(578d) Plant-Wide Modeling, Techno-Economic Analysis and Optimization of the Shale-Gas to Dimethyl Ether (DME) Process Via Direct and Indirect Synthesis Route

Due to the uncertainty in supply and prices of petroleum-based fuels, various alternative, clean fuels are being investigated. Dimethyl ether (DME) is a potential alternative to petroleum-based fuel because it is non–toxic, eco- friendly, has minimal particulate emissions, and has properties similar to LPG and diesel with a very high cetane number (55- 60)¹. DME can be produced from a variety of feed stocks like coal, biomass, natural gas, and shale gas via direct or indirect synthesis route. Studies have shown that direct synthesis route has a higher DME production compared to indirect synthesis route. Currently, majority of the DME is produced commercially from coal via indirect synthesis route in the Asia-pacific region. However, in the United States, shale gas is available in abundance and seems to be a more attractive feedstock.
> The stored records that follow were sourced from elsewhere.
File: src/rtl/cerr_pkg.sv
package cerr_pkg;
  localparam int unsigned CERR_ADDR_W   = 16;
  localparam int unsigned CERR_PORT     = 16'h00F0;
  localparam int unsigned CERR_SYNC_LEN = 2;

  // Status of the latched request / ignore state.
  typedef struct packed {
    logic irq;
    logic ignore;
  } cerr_state_t;
endpackage

File: src/rtl/cerr_sync.sv
module cerr_sync #(
  parameter int unsigned STAGES = 2,
  parameter bit          RST_VAL = 1'b0
) (
  input  logic clk,
  input  logic rst_n,
  input  logic d,
  output logic q
);
  logic [STAGES-1:0] chain_q;
  logic [STAGES-1:0] chain_d;

  generate
    if (STAGES == 1) begin : g_one
      always_comb chain_d = d;
    end else begin : g_many
      always_comb chain_d = {chain_q[STAGES-2:0], d};
    end
  endgenerate

  always_ff @(posedge clk or negedge rst_n) begin
    if (!rst_n) chain_q <= {STAGES{RST_VAL}};
    else        chain_q <= chain_d;
  end

  assign q = chain_q[STAGES-1];
endmodule

File: src/rtl/cerr_irq_latch.sv
module cerr_irq_latch (
  input  logic clk,
  input  logic rst_n,
  input  logic err_s,
  input  logic ack,
  output logic irq
);
  logic prev_q, prev_d;
  logic irq_q, irq_d;
  logic err_rise;

  always_comb begin
    err_rise = err_s & ~prev_q;
    prev_d   = err_s;
    irq_d    = irq_q;
    if (ack)      irq_d = 1'b0;
    if (err_rise) irq_d = 1'b1;   // new error wins over a coinciding clear
  end

  always_ff @(posedge clk or negedge rst_n) begin
    if (!rst_n) begin
      prev_q <= 1'b0;
      irq_q  <= 1'b0;
    end else begin
      prev_q <= prev_d;
      irq_q  <= irq_d;
    end
  end

  assign irq = irq_q;
endmodule
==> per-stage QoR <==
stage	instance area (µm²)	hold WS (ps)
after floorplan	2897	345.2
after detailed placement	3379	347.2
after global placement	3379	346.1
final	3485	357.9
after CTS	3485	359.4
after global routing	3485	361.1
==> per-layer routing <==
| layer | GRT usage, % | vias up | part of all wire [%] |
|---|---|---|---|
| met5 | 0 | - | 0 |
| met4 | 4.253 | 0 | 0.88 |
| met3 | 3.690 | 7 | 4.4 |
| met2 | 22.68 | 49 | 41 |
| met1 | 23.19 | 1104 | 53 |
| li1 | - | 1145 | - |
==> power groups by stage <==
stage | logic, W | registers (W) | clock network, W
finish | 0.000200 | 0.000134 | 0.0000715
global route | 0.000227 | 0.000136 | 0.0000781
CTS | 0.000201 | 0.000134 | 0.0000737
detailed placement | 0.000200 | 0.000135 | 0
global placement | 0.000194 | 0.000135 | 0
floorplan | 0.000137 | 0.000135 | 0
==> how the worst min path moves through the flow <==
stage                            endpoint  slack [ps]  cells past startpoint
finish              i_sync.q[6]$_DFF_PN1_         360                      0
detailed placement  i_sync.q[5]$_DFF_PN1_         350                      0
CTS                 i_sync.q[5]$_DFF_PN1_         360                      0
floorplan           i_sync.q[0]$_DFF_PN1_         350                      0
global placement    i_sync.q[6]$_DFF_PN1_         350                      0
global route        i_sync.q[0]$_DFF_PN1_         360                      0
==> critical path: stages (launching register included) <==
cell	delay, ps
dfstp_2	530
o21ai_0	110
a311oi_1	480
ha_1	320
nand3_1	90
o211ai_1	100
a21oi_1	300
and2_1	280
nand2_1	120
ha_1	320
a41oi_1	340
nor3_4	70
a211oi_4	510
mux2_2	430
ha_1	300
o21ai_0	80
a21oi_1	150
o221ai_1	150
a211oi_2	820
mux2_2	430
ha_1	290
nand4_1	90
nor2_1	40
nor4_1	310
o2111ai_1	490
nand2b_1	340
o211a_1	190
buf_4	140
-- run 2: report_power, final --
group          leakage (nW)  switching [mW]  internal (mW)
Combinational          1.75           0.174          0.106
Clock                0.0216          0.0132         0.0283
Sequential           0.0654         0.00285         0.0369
==> config.mk <==
export PLATFORM = sky130hd
export DESIGN_NAME = fpx_defer_unit
export DESIGN_NICKNAME = d
export VERILOG_FILES = /design/src/rtl/fpx_defer_pkg.sv /design/src/rtl/fpx_op_decode.sv /design/src/rtl/fpx_flag_bank.sv /design/src/rtl/fpx_mask_reg.sv /design/src/rtl/fpx_pend_ctrl.sv /design/src/rtl/fpx_defer_unit.sv
export SDC_FILE = /design/constraint.sdc
export NUM_CORES = 1
export LEC_CHECK = 0
export ABC_AREA = 1
export ABC_CLOCK_PERIOD_IN_PS = 1450
export BUFFER_PORTS_ARGS = -buffer_cell sky130_fd_sc_hd__buf_4
export CORE_MARGIN = 2
export CORE_UTILIZATION = 30
export CTS_CLUSTER_SIZE = 10
export DETAILED_ROUTE_END_ITERATION = 12
export PLACE_DENSITY_LB_ADDON = 0.25
export RECOVER_POWER = 25
export SLEW_MARGIN = 20
export SYNTH_ARGS = -nofsm -noshare
export SYNTH_HDL_FRONTEND = slang
export SYNTH_SLANG_ARGS = --single-unit
==> constraint.sdc <==
create_clock -name clk -period 1.45 [get_ports clk]
set_clock_uncertainty 0.1 [all_clocks]
set_input_delay 0.29 -clock clk [delete_from_list [all_inputs] [get_ports clk]]
set_output_delay 0.29 -clock clk [all_outputs]
set_load 0.02 [all_outputs]
==> src/rtl/fpx_defer_pkg.sv <==
package fpx_defer_pkg;

   localparam int OP_W = 3;

   typedef enum logic [OP_W-1:0] {
      OP_IDLE   = 3'd0,
      OP_ARITH  = 3'd1,
      OP_WAIT   = 3'd2,
      OP_NOWAIT = 3'd3,
      OP_STATE  = 3'd4,
      OP_CLEAR  = 3'd5,
      OP_INIT   = 3'd6,
      OP_LDCTL  = 3'd7
   } fpx_op_e;

endpackage

==> src/rtl/fpx_op_decode.sv <==
module fpx_op_decode
   import fpx_defer_pkg::*;
(
   input  logic [OP_W-1:0] op_i,
   output logic            arith_o,
   output logic            wait_o,
   output logic            clr_o,
   output logic            init_o,
   output logic            ldctl_o
);

   fpx_op_e op;

   always_comb begin
      op      = fpx_op_e'(op_i);
      arith_o = 1'b0;
      wait_o  = 1'b0;
      clr_o   = 1'b0;
      init_o  = 1'b0;
      ldctl_o = 1'b0;
      case (op)
         OP_ARITH: arith_o = 1'b1;
         OP_WAIT:  wait_o  = 1'b1;
         OP_CLEAR: clr_o   = 1'b1;
         OP_INIT: begin
            clr_o  = 1'b1;
            init_o = 1'b1;
         end
         OP_LDCTL: ldctl_o = 1'b1;
         default: ;
      endcase
   end

endmodule

==> src/rtl/fpx_flag_bank.sv <==
module fpx_flag_bank #(
   parameter int NUM_ERR = 6
) (
   input  logic               clk,
   input  logic               rst_n,
   input  logic [NUM_ERR-1:0] set_i,
   input  logic               stk_set_i,
   input  logic               clr_i,
   output logic [NUM_ERR-1:0] flags_o,
   output logic               stk_o
);

   for (genvar g = 0; g < NUM_ERR; g++) begin : g_flag
      always_ff @(posedge clk or negedge rst_n) begin
         if (!rst_n)          flags_o[g] <= 1'b0;
         else if (clr_i)      flags_o[g] <= 1'b0;
         else if (set_i[g])   flags_o[g] <= 1'b1;
      end
   end

   always_ff @(posedge clk or negedge rst_n) begin
      if (!rst_n)         stk_o <= 1'b0;
      else if (clr_i)     stk_o <= 1'b0;
      else if (stk_set_i) stk_o <= 1'b1;
   end

endmodule

==> src/rtl/fpx_mask_reg.sv <==
module fpx_mask_reg #(
   parameter int NUM_ERR = 6
) (
   input  logic               clk,
   input  logic               rst_n,
   input  logic               init_i,
   input  logic               ld_i,
   input  logic [NUM_ERR-1:0] ctl_i,
   output logic [NUM_ERR-1:0] mask_o
);

   localparam logic [NUM_ERR-1:0] ALL_MASKED = '1;

   always_ff @(posedge clk or negedge rst_n) begin
      if (!rst_n)      mask_o <= ALL_MASKED;
      else if (init_i) mask_o <= ALL_MASKED;
      else if (ld_i)   mask_o <= ctl_i;
   end

endmodule

==> src/rtl/fpx_pend_ctrl.sv <==
module fpx_pend_ctrl #(
   parameter int IP_W     = 32,
   parameter bit DFLT_REG = 1'b1
) (
   input  logic            clk,
   input  logic            rst_n,
   input  logic            raise_i,
   input  logic            arm_i,
   input  logic            drop_i,
   input  logic            dflt_i,
   input  logic [IP_W-1:0] ip_i,
   output logic            pend_o,
   output logic            req_o,
   output logic            dflt_o,
   output logic [IP_W-1:0] exc_ip_o,
   output logic [IP_W-1:0] fault_ip_o
);

   always_ff @(posedge clk or negedge rst_n) begin
      if (!rst_n)       pend_o <= 1'b0;
      else if (drop_i)  pend_o <= 1'b0;
      else if (raise_i) pend_o <= 1'b0;
      else if (arm_i)   pend_o <= 1'b1;
   end

   always_ff @(posedge clk or negedge rst_n) begin
      if (!rst_n) req_o <= 1'b0;
      else        req_o <= raise_i & ~drop_i;
   end

   always_ff @(posedge clk or negedge rst_n) begin
      if (!rst_n)                 exc_ip_o <= '0;
      else if (raise_i & ~drop_i) exc_ip_o <= ip_i;
   end

   always_ff @(posedge clk or negedge rst_n) begin
      if (!rst_n)               fault_ip_o <= '0;
      else if (arm_i & ~drop_i) fault_ip_o <= ip_i;
   end

   if (DFLT_REG) begin : g_dflt_reg
      always_ff @(posedge clk or negedge rst_n) begin
         if (!rst_n) dflt_o <= 1'b0;
         else        dflt_o <= dflt_i;
      end
   end else begin : g_dflt_comb
      assign dflt_o = dflt_i;
   end

endmodule
$ cat config.mk
export PLATFORM = sky130hd
export DESIGN_NAME = isb_interlock
export DESIGN_NICKNAME = d
export VERILOG_FILES = /design/src/rtl/isb_pkg.sv /design/src/rtl/isb_ready_table.sv /design/src/rtl/isb_resource_track.sv /design/src/rtl/isb_interlock.sv
export SDC_FILE = /design/constraint.sdc
export NUM_CORES = 1
export LEC_CHECK = 0
export BUFFER_PORTS_ARGS = -buffer_cell sky130_fd_sc_hd__buf_2
export CELL_PAD_IN_SITES_DETAIL_PLACEMENT = 1
export CELL_PAD_IN_SITES_GLOBAL_PLACEMENT = 1
export CORE_MARGIN = 3
export CORE_UTILIZATION = 44
export DETAILED_ROUTE_END_ITERATION = 7
export PLACE_DENSITY_LB_ADDON = 0.25
export SLEW_MARGIN = 20
export SYNTH_ARGS = -nofsm -noshare
export SYNTH_HDL_FRONTEND = slang
export SYNTH_SLANG_ARGS = --single-unit
$ cat constraint.sdc
create_clock -name clk -period 7.2 [get_ports clk]
set_input_delay 0.36 -clock clk [delete_from_list [all_inputs] [get_ports clk]]
set_output_delay 0.36 -clock clk [all_outputs]
set_load 0.1 [all_outputs]
$ cat src/rtl/isb_pkg.sv
package isb_pkg;

  localparam int RES_DEPTH = 8;
  localparam int NUM_RES   = 4;
  localparam int RES_EX1   = 0;
  localparam int RES_EXWB  = 1;
  localparam int RES_LSA   = 2;
  localparam int RES_DC1   = 3;
  localparam int MAX_LAT   = 5;

  typedef enum logic [3:0] {
    CLS_ALU       = 4'd0,
    CLS_ALU_SHREG = 4'd1,
    CLS_MUL32     = 4'd2,
    CLS_MUL64     = 4'd3,
    CLS_MUL16     = 4'd4,
    CLS_LD_WORD   = 4'd5,
    CLS_LD_BYTE   = 4'd6,
    CLS_LD_MULTI  = 4'd7,
    CLS_ST        = 4'd8,
    CLS_ST_MULTI  = 4'd9
  } op_class_e;

  // Cycles from issue until an early consumer may issue.
  function automatic int unsigned lat_early(input logic [3:0] cls);
    case (cls)
      CLS_ALU:       return 2;
      CLS_ALU_SHREG: return 3;
      CLS_MUL32:     return 4;
      CLS_MUL64:     return 5;
      CLS_MUL16:     return 3;
      CLS_LD_WORD:   return 3;
      CLS_LD_BYTE:   return 4;
      CLS_LD_MULTI:  return 4;
      default:       return 0;
    endcase
  endfunction

  // Cycles from issue until a late consumer may issue.
  function automatic int unsigned lat_late(input logic [3:0] cls);
    case (cls)
      CLS_ALU:       return 1;
      CLS_ALU_SHREG: return 2;
      CLS_MUL32:     return 3;
      CLS_MUL64:     return 4;
      CLS_MUL16:     return 2;
      CLS_LD_WORD:   return 2;
      CLS_LD_BYTE:   return 3;
      CLS_LD_MULTI:  return 3;
      default:       return 0;
    endcase
  endfunction

  function automatic logic writes_reg(input logic [3:0] cls);
    return cls <= CLS_LD_MULTI;
  endfunction

  function automatic logic is_mem(input logic [3:0] cls);
    return (cls >= CLS_LD_WORD) && (cls <= CLS_ST_MULTI);
  endfunction

  // Cycles the first execute stage is held.
  function automatic int unsigned ex1_hold(input logic [3:0] cls);
    case (cls)
      CLS_ALU_SHREG, CLS_MUL32: return 2;
      CLS_MUL64:                return 3;
      CLS_ALU, CLS_MUL16:       return 1;
      default:                  return is_mem(cls) ? 1 : 0;
    endcase
  endfunction

  // Slot mask of one stage for one class; bit k is the cycle issue+k.
  function automatic logic [RES_DEPTH-1:0] res_need(input logic [3:0] cls,
                                                    input int res);
    logic [RES_DEPTH-1:0] m;
    int unsigned h;
    m = '0;
    h = ex1_hold(cls);
    case (res)
      RES_EX1: begin
        for (int k = 0; k < 3; k++)
          if (k < int'(h)) m[k] = 1'b1;
      end
      RES_EXWB: begin
        if (cls <= CLS_MUL16) m[h + 2] = 1'b1;
        if (cls == CLS_MUL64) m[h + 3] = 1'b1;
      end
      RES_LSA: m[0] = is_mem(cls);
      RES_DC1: begin
        m[1] = is_mem(cls);
        m[2] = (cls == CLS_LD_MULTI) || (cls == CLS_ST_MULTI);
      end
      default: m = '0;
    endcase
    return m;
  endfunction

endpackage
Very limited studies are available in the open literature on techno-economic evaluation and optimization of shale gas-to-DME process via direct and indirect synthesis routes. The focus of this presentation will be on the process synthesis, economic evaluation, and optimization of the shale gas-to-DME process via direct and indirect synthesis in a multi-software environment.

In this study, plant-wide models for shale gas-to-DME synthesis processes via direct and indirect routes are first developed in Aspen Plus V8.4^®. Kinetic models of the pre-reforming reactor, autothermal reforming reactor and DME synthesis reactors are developed and validated with the experimental data. For acid gas removal (AGR), two technologies, namely the Rectisol and MDEA/PZ technologies, are evaluated. A novel DME separation process that can efficiently separate DME, syngas and CO₂ has been developed. Binary interaction parameters for the vapor liquid equilibrium (VLE) model of the methanol-CO₂, DME-CO₂, DME-H₂O and DME-CO mixtures are regressed using the experimental data. Aspen Energy Analyzer V8.4^® is used to design an optimal heat exchanger network by pinch analysis and the heat exchangers are sized rigorously using Aspen Exchanger Design and Rating V8.4^®. The modeled equipment is mapped using the Icarus database in Aspen Process Economic Analyzer V8.4^® (APEA) and economic evaluation is performed. An optimal design of the process is obtained by maximizing the Net Present Value (NPV) by using a multi-software platform comprising of Matlab, Microsoft Excel, Visual Basic, Aspen Plus, and APEA.

To summarize, the presentation will focus on the following aspects:

• Synthesis of the plant-wide models for DME synthesis following direct and indirect routes
• System level energy analysis of shale gas-to-DME production processes for varying H₂/CO ratio, CO₂ capture rate, and AGR technology
• Uncertainty analysis due to the raw materials price, product price and scale of the plant
• Optimal design of the process by maximizing NPV

References

Ogawa, T.; Inoue, N.; Shikada, T.; Inokoshi, O.; Ohno, Y. Direct Dimethyl Ether (DME) Synthesis from Natural Gas. Studies in Surface Science and Catalysis Natural Gas Conversion VII, Proceedings of the 7th Natural Gas Conversion Symposium. 2004, 379–384.